# taking antibiotics whilst on cycle?



## conan1980 (Oct 17, 2008)

Hi Guys

I'm currently on week 5 of a cycle

consisting of

Tren, Test and Aromasin.

I have been prescribed an antibiotic called Erythromycin for 7 days (boils on neck)

I just want to know if its fine to take with my cycle??

Thanks in advance.


----------



## douglas (Apr 9, 2009)

i took them prior to starting a cycle, and was told not to start my cycle until my system was rid of all antibiotics.....im no doctor, but from advise on here, i was told to not start my cycle, so i imagine you cant take them

i may be wrong, but im just going on what ive been told previously


----------



## conan1980 (Oct 17, 2008)

anyone know the reason why you cant take them??

I dont want to stop the cycle midway, but also dont want to wait to start the antibiotics,


----------



## ste247 (Mar 18, 2008)

when i lived in america my doctor told me antibiotics have no interaction with steroids, differant antibiotics do differant jobs but most wont affect your cycle.........ive heard and read all differant opinions on this but i will stick to what my doc told me......the most that will happen is you might hold a little more water


----------



## Hardc0re (Apr 21, 2009)

My doc told me that antibiotics would have no affect on steroids, due to steroids being a hormone.

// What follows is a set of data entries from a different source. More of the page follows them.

Source: an optimization exercise on an open RTL-to-GDS flow (aim: small area). Production flows keep margins and buffers that such runs may drop. Function was checked by simulation only, so behaviour that the tests miss may differ from the original. Power and IR drop assume default switching activity.

==> flow/run.sh <==
#!/bin/bash
# synth_recipe.tcl (not shown) runs the flow's synth.tcl, then flattens the netlist and writes it again
# the make line also repeats each setting of config.mk as NAME=value (left out here)
make -C /OpenROAD-flow-scripts/flow DESIGN_CONFIG=/design/flow/config.mk WORK_HOME=/design/flow/orfs CLKGATE_MAP_FILE= SYNTH_SCRIPT=/design/flow/synth_recipe.tcl finish
==> flow/config.mk <==
export PLATFORM = sky130hd
export DESIGN_NAME = clock_project_top
export DESIGN_NICKNAME = clock_project_top
export VERILOG_FILES = /design/flow/design.v
export SDC_FILE = /design/flow/constraint.sdc
export NUM_CORES = 4
export LEC_CHECK = 0
export CAP_MARGIN = 20
export CORE_MARGIN = 2
export CORE_UTILIZATION = 40
export SLEW_MARGIN = 20
==> flow/constraint.sdc <==
create_clock -name core_clock -period 20.0 [get_ports {CLK100MHZ}]
set_input_delay 4.0000 -clock core_clock [delete_from_list [all_inputs] [get_ports {CLK100MHZ}]]
set_output_delay 4.0000 -clock core_clock [all_outputs]
set_load 0.01 [all_outputs]
==> flow/design.v <==
`timescale 1ns / 1ps
module debouncer(
        input btn,
        input clk,
        input por,
        output d_btn
        );
    reg delay1, delay2, delay3;
    always @(posedge clk)
    if (por)
    begin
        delay1 <= 1'b0;
        delay2 <= 1'b0;
        delay3 <= 1'b0;
    end
    else
    begin
        delay1 <= btn;
        delay2 <= delay1;
        delay3 <= delay2;
    end
    assign d_btn = delay1 & delay2 & ~delay3;
endmodule
`timescale 1ns / 1ps
module hexled(
    input [5:0] val,
    input rst,
    output [5:0] led
); 
    reg [5:0] disp;
    always @(*) 
        begin
            if (rst)
                disp <= 6'b0;   
            else
                disp <= val;       
        end
    assign led = disp;    
endmodule
`timescale 1ns / 1ps
module hex7seg #(
    parameter CNT_W = 18
) (
    input [31:0] val,
    input cclk, rst, por,
    output [7:0] seg,  
    output [7:0] dig   
);
    reg [CNT_W-1:0] cnt; 
    always @(posedge cclk)  
        if (rst | por) 
           cnt <= {CNT_W{1'b0}};
        else 
           cnt <= cnt + 1;
    wire [2:0] mpx;
    assign mpx = cnt[CNT_W-1:CNT_W-3];
    assign dig = 8'b00000001 << mpx; 
    reg [3:0] digit;
    always @(*) 
        case(mpx)
            3'b000: digit = val[3:0];     
            3'b001: digit = val[7:4];     
            3'b010: digit = val[11:8];    
            3'b011: digit = val[15:12];   
            3'b100: digit = val[19:16];   
            3'b101: digit = val[23:20];   
            3'b110: digit = val[27:24];   
            3'b111: digit = val[31:28];   
        endcase
    reg [7:0] disp;
    wire dp;
    assign dp = ~(mpx == 3'b010 || mpx == 3'b110);
    always @(*) 
        case(digit)
            4'h0: disp = {dp, 7'b0000001};  
            4'h1: disp = {dp, 7'b1001111};  
            4'h2: disp = {dp, 7'b0010010};  
            4'h3: disp = {dp, 7'b0000110};  
            4'h4: disp = {dp, 7'b1001100};  
            4'h5: disp = {dp, 7'b0100100};  
            4'h6: disp = {dp, 7'b0100000};  
            4'h7: disp = {dp, 7'b0001111};  
            4'h8: disp = {dp, 7'b0000000};  
            4'h9: disp = {dp, 7'b0000100};  
            default: disp = 8'hFF; 
        endcase
    assign seg = disp;
endmodule
`timescale 1ns / 1ps
module rategen #(
        parameter CLK_FREQ = 100_000_000
    ) (
        input clk, rst, por,
        output cy
    );
    reg [29:0] Q;  
    always @(posedge clk) 
        begin 
            if (rst | cy | por) 
                Q <= 0;
             else 
                Q <= Q + 1;
       end
    assign cy = (Q == CLK_FREQ - 1);
endmodule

I aint a doc, but thats what the doc said to me.


----------



## ste247 (Mar 18, 2008)

Hardc0re said:


> My doc told me that antibiotics would have no affect on steroids, due to steroids being a hormone. I aint a doc, but thats what the doc said to me.


 correct antibiotics fight infection/virus and roids are neither of those so there is no interaction.


----------



## Mars (Aug 25, 2007)

I post this at least once weekly, you can take Anti'bs and AAS, there are no interactions. This is not just my opinion, it's fact from speaking to medical professionals.


----------